Former railway station in Powys, Wales

Moat Lane Junction was a railway junction in Montgomeryshire near to the village of Caersws in mid-Wales. It was the junction where the Newtown and Machynlleth Railway opened in 1863 diverged from the Llanidloes and Newtown Railway which opened four years earlier. Although having only three through platforms, by rural standards it was a busy interchange station and in its heyday possessed a refreshment room.

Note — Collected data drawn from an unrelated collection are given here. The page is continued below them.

**src/rtl/serial_word_aligner.sv**
```systemverilog
// serial_word_aligner: bit-serial deserialiser that hunts for TRAIN_PATTERN by bit-slipping and
// delivers aligned WIDTH-bit words once locked. Optional macro SWA_POLARITY_DETECT_EN adds P/N-swap correction.
module serial_word_aligner #(
  parameter int unsigned      WIDTH         = 8,
  parameter logic [WIDTH-1:0] TRAIN_PATTERN = WIDTH'(8'h5C),
  parameter int unsigned      LOCK_COUNT    = 4
) (
  input  logic             CLK,
  input  logic             RST_N,
  input  logic             SDI,
  input  logic             RESYNC,
  output logic [WIDTH-1:0] DOUT,
  output logic             DVALID,
  output logic             LOCKED,
  output logic             ALIGN_ERR,
  output logic [3:0]       SLIP_CNT
);

  localparam int unsigned      CNT_W       = $clog2(WIDTH);
  localparam int unsigned      RUN_W       = $clog2(WIDTH + 1);
  localparam logic [CNT_W-1:0] LAST_BIT    = CNT_W'(WIDTH - 1);
  localparam logic [RUN_W-1:0] RUN_MAX     = RUN_W'(WIDTH);
  localparam logic [RUN_W-1:0] RUN_LAST    = RUN_W'(WIDTH - 1);
  localparam logic [3:0]       LOCK_TARGET = 4'(LOCK_COUNT);

  // A pattern with a repeated rotation would let the hunter lock on the wrong boundary.
  function automatic logic rotations_distinct(input logic [WIDTH-1:0] pat);
    logic [WIDTH-1:0] rot;
    rotations_distinct = 1'b1;
    rot = pat;
    for (int i = 1; i < int'(WIDTH); i++) begin
      rot = {rot[WIDTH-2:0], rot[WIDTH-1]};
      if (rot == pat) rotations_distinct = 1'b0;
    end
  endfunction

  if (WIDTH < 4 || WIDTH > 16) begin : g_bad_width
    $error("serial_word_aligner: WIDTH must be 4..16");
  end
  if (LOCK_COUNT < 1 || LOCK_COUNT > 15) begin : g_bad_lock
    $error("serial_word_aligner: LOCK_COUNT must be 1..15");
  end
  if (!rotations_distinct(TRAIN_PATTERN)) begin : g_bad_pattern
    $error("serial_word_aligner: TRAIN_PATTERN rotations are not distinct");
  end

  typedef enum logic [1:0] {ST_HUNT, ST_VERIFY, ST_LOCKED} state_e;

  state_e           state_q, state_d;
  logic [WIDTH-1:0] shift_q;
  logic [CNT_W-1:0] bit_cnt_q, bit_cnt_d;
  logic             hold_q, hold_d;
  logic [3:0]       match_cnt_q, match_cnt_d;
  logic [RUN_W-1:0] slip_run_q, slip_run_d;
  logic [WIDTH-1:0] dout_q, dout_d;
  logic             dvalid_q, dvalid_d;
  logic             locked_q, locked_d;
  logic             align_err_q, align_err_d;
  logic [3:0]       slip_cnt_q, slip_cnt_d;

  logic [WIDTH-1:0] word;
  logic [WIDTH-1:0] word_corr;
  logic             word_done;
  logic             hunt_true;
  logic             hunt_inv;
  logic             slip;
  logic             match_ev;

  // The word under test already includes the bit being sampled this cycle.
  assign word      = {shift_q[WIDTH-2:0], SDI};
  assign word_done = (bit_cnt_q == LAST_BIT);
  assign hunt_true = (word == TRAIN_PATTERN);

`ifdef SWA_POLARITY_DETECT_EN
  logic inv_q, inv_d;

  assign hunt_inv = (word == ~TRAIN_PATTERN);

  always_comb begin
    inv_d = inv_q;
    if (RESYNC) begin
      inv_d = 1'b0;
    end else if (word_done && state_q == ST_HUNT) begin
      if (hunt_true) begin
        inv_d = 1'b0;
      end else if (hunt_inv) begin
        inv_d = 1'b1;
      end
    end
  end

  always_ff @(posedge CLK or negedge RST_N) begin
    if (!RST_N) begin
      inv_q <= 1'b0;
    end else begin
      inv_q <= inv_d;
    end
  end
`else
  logic inv_q;

  assign hunt_inv = 1'b0;
  assign inv_q    = 1'b0;
`endif

  assign word_corr = word ^ {WIDTH{inv_q}};

  always_ff @(posedge CLK or negedge RST_N) begin
    if (!RST_N) begin
      state_q <= ST_HUNT;
    end else begin
      state_q <= state_d;
    end
  end

  // A word completing in the same cycle as RESYNC is never evaluated.
  always_comb begin
    state_d     = state_q;
    match_cnt_d = match_cnt_q;
    slip        = 1'b0;
    match_ev    = 1'b0;
    if (RESYNC) begin
      state_d     = ST_HUNT;
      match_cnt_d = '0;
    end else if (word_done) begin
      case (state_q)
        ST_HUNT: begin
          if (hunt_true || hunt_inv) begin
            match_ev    = 1'b1;
            match_cnt_d = 4'd1;
            state_d     = (LOCK_TARGET == 4'd1) ? ST_LOCKED : ST_VERIFY;
          end else begin
            slip = 1'b1;
          end
        end
        ST_VERIFY: begin
          if (word_corr == TRAIN_PATTERN) begin
            match_ev    = 1'b1;
            match_cnt_d = match_cnt_q + 4'd1;
            if (match_cnt_q + 4'd1 >= LOCK_TARGET) state_d = ST_LOCKED;
          end else begin
            slip        = 1'b1;
            match_cnt_d = '0;
            state_d     = ST_HUNT;
          end
        end
        default: ;
      endcase
    end
  end

  always_comb begin
    dvalid_d = !RESYNC && word_done && (state_q == ST_LOCKED);
    dout_d   = dvalid_d ? word_corr : dout_q;
    locked_d = (state_d == ST_LOCKED);
  end

  // A slip parks the counter at 0 for one extra cycle, pushing the next boundary one bit later.
  always_comb begin
    bit_cnt_d = bit_cnt_q + CNT_W'(1);
    hold_d    = 1'b0;
    if (RESYNC) begin
      bit_cnt_d = '0;
    end else if (slip) begin
      bit_cnt_d = '0;
      hold_d    = 1'b1;
    end else if (hold_q || word_done) begin
      bit_cnt_d = '0;
    end
  end

  // A VERIFY failure re-enters HUNT, so its slip is the first one counted for the new hunt.
  always_comb begin
    slip_cnt_d  = slip_cnt_q;
    slip_run_d  = slip_run_q;
    align_err_d = align_err_q;
    if (RESYNC) begin
      slip_cnt_d  = '0;
      slip_run_d  = '0;
      align_err_d = 1'b0;
    end else if (slip) begin
      if (state_q == ST_VERIFY) begin
        slip_cnt_d = 4'd1;
      end else if (slip_cnt_q != 4'hF) begin
        slip_cnt_d = slip_cnt_q + 4'd1;
      end
      if (slip_run_q != RUN_MAX) slip_run_d = slip_run_q + RUN_W'(1);
      if (slip_run_q >= RUN_LAST) align_err_d = 1'b1;
    end else if (match_ev) begin
      slip_run_d = '0;
    end
  end

  always_ff @(posedge CLK or negedge RST_N) begin
    if (!RST_N) begin
      shift_q     <= '0;
      bit_cnt_q   <= '0;
      hold_q      <= 1'b0;
      match_cnt_q <= '0;
      slip_run_q  <= '0;
      slip_cnt_q  <= '0;
      align_err_q <= 1'b0;
      dout_q      <= '0;
      dvalid_q    <= 1'b0;
      locked_q    <= 1'b0;
    end else begin
      shift_q     <= word;
      bit_cnt_q   <= bit_cnt_d;
      hold_q      <= hold_d;
      match_cnt_q <= match_cnt_d;
      slip_run_q  <= slip_run_d;
      slip_cnt_q  <= slip_cnt_d;
      align_err_q <= align_err_d;
      dout_q      <= dout_d;
      dvalid_q    <= dvalid_d;
      locked_q    <= locked_d;
    end
  end

  assign DOUT      = dout_q;
  assign DVALID    = dvalid_q;
  assign LOCKED    = locked_q;
  assign ALIGN_ERR = align_err_q;
  assign SLIP_CNT  = slip_cnt_q;

endmodule

```
**config.mk**
```make
export PLATFORM = sky130hd
export DESIGN_NAME = serial_word_aligner
export DESIGN_NICKNAME = d
export VERILOG_FILES = /design/src/rtl/serial_word_aligner.sv
export SDC_FILE = /design/constraint.sdc
export NUM_CORES = 1
export LEC_CHECK = 0
export CAP_MARGIN = 20
export CORE_MARGIN = 10
export CORE_UTILIZATION = 45
export DETAILED_ROUTE_END_ITERATION = 12
export GPL_ROUTABILITY_DRIVEN = 0
export PLACE_DENSITY = 0.66
export SLEW_MARGIN = 40
export SYNTH_ARGS = -nofsm -noshare
export SYNTH_HDL_FRONTEND = slang
export SYNTH_SLANG_ARGS = --single-unit
export TNS_END_PERCENT = 20
```
**constraint.sdc**
```tcl
create_clock -name CLK -period 1.9 [get_ports CLK]
set_input_delay 0.38 -clock CLK [delete_from_list [all_inputs] [get_ports CLK]]
set_output_delay 0.38 -clock CLK [all_outputs]
set_load 0.02 [all_outputs]
```
# Word-level counts from Yosys, hierarchy flattened
# Cells that the tools add are included.
[classes]
muxes = 35
n_addsub = 4
n_eq_ne = 9
n_lt_le_gt_ge = 2
reduce_logical = 16
[op_table]
columns = ["operator", "n"]
rows = [
  ["4-bit two-way mux", 12],
  ["1-bit two-way mux", 13],
  ["4-bit by 1-bit adder with 4-bit output (second input constant)", 3],
  ["2-bit two-way mux", 5],
  ["3-bit two-way mux", 3],
  ["3-bit nonzero test", 3],
  ["8-bit by 7-bit == test with 1-bit output (second input constant)", 1],
  ["4-bit by 3-bit >= comparator with 1-bit output (second input constant)", 2],
  ["4-bit != test (second input constant)", 2],
  ["4-bit case mux with 2 select lines", 1],
  ["2-bit AND reduction", 3],
  ["2-bit nonzero test", 3],
  ["2-bit == test (second input constant)", 2],
  ["2-bit case mux with 2 select lines", 1],
  ["3-bit by 1-bit adder with 3-bit output (second input constant)", 1],
  ["3-bit == test (second input constant)", 1],
  ["3-bit by 2-bit != test with 1-bit output (second input constant)", 1],
  ["3-bit != test (second input constant)", 1],
  ["3-bit AND reduction", 1],
  ["2-bit by 1-bit == test with 1-bit output (second input constant)", 1],
  ["1-bit logical AND", 2],
  ["2-bit zero test", 1],
  ["2-bit OR reduction", 1],
  ["1-bit zero test", 1],
  ["1-bit logical OR", 1],
]
[word_totals]
output_inout_bits = 15
ff_bits = 36
input_bits = 4

# Longest topological paths before layout
# Gate-level depths: netlist of run 1.
[depth]
word_depth = 8
depth_mapped = 7

# Least setup slack after synthesis of run 1
# Ideal clock, no wire load.
[synth_timing]
path_kind = "register -> register"
start = "register bit_cnt_q[0]"
end = "register dout_q[0], in the netlist DOUT[0]"
synth_period_minus_slack_ps = 1666
t_required_ps = 1775
arrival_time_ps = 1541
stages_incl_launch_ff = 6
setup_slack_ps = 234
setup_ps = 125
path_cell_list = "dfrtp_1 > ha_1 > ha_1 > nand2_1 > nor3_2 > mux2_2"
[synth_via]
elab_chain_len = 3
[synth_lines]
columns = ["item", "line", "rtl"]
rows = [
  ["start, declared", "51", "logic [CNT_W-1:0] bit_cnt_q, bit_cnt_d;"],
  ["start signal, assigned", "208", "bit_cnt_q <= bit_cnt_d;"],
  ["3-bit == test", "71", "assign word_done = (bit_cnt_q == LAST_BIT);"],
  ["1-bit logical AND (2 in a row)", "153", "dvalid_d = !RESYNC && word_done && (state_q == ST_LOCKED);"],
  ["net dvalid_d", "56", "logic dvalid_q, dvalid_d;"],
  ["end signal, assigned", "214", "dout_q <= dout_d;"],
  ["end, declared", "55", "logic [WIDTH-1:0] dout_q, dout_d;"],
]
# The timed path passes the listed nets, and every way through them passes these cells.
# A chain may end at the register's enable or synchronous reset.

# Final worst setup path of run 1
[layout_timing]
start = "register slip_cnt_q[2], in the netlist SLIP_CNT[2]"
end = "output port SLIP_CNT[2]"
[layout_rtl]
columns = ["item", "line", "rtl"]
rows = [
  ["start, declared", "59", "logic [3:0] slip_cnt_q, slip_cnt_d;"],
  ["start signal, assigned", "212", "slip_cnt_q <= slip_cnt_d;"],
  ["end, declared", "16", "output logic [3:0] SLIP_CNT"],
]
# No word-level cell between the ends.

Moat Lane Junction is often quoted as a defining feature of the Great Western Railway in Wales, namely its inheritance of junctions in unlikely and inconvenient locations. Other examples are Afon Wen, Talyllyn Junction, Dovey Junction and Barmouth Junction (renamed Morfa Mawddach in 1960).

== History ==
The first station at Moat Lane, opened in 1859, was located a short distance to the south-west of the later junction station, and was intended to serve Caersws. On the opening of the Machynlleth line in 1863 a new station was built in the ‘V’ of the junction and replaced the original station. This had a single straight platform face serving Llanidloes trains and a curved platform serving the new line. Since the latter was now the major route, an island platform was also provided on the curve, providing three platforms trains to/from the Machynlleth direction.

Both originating railways became part of the Cambrian Railways. Beyond Llanidloes, the Mid-Wales Railway to Brecon was opened in 1864, but was operated separately until 1888, passengers needing to change at Llanidloes. From that date, trains ran through from Moat Lane Junction.

Reflecting the lower status of the earlier Llanidloes line, through running of passenger trains from Newtown to the Mid-Wales line eventually ceased, and the original single platform sufficed throughout its life.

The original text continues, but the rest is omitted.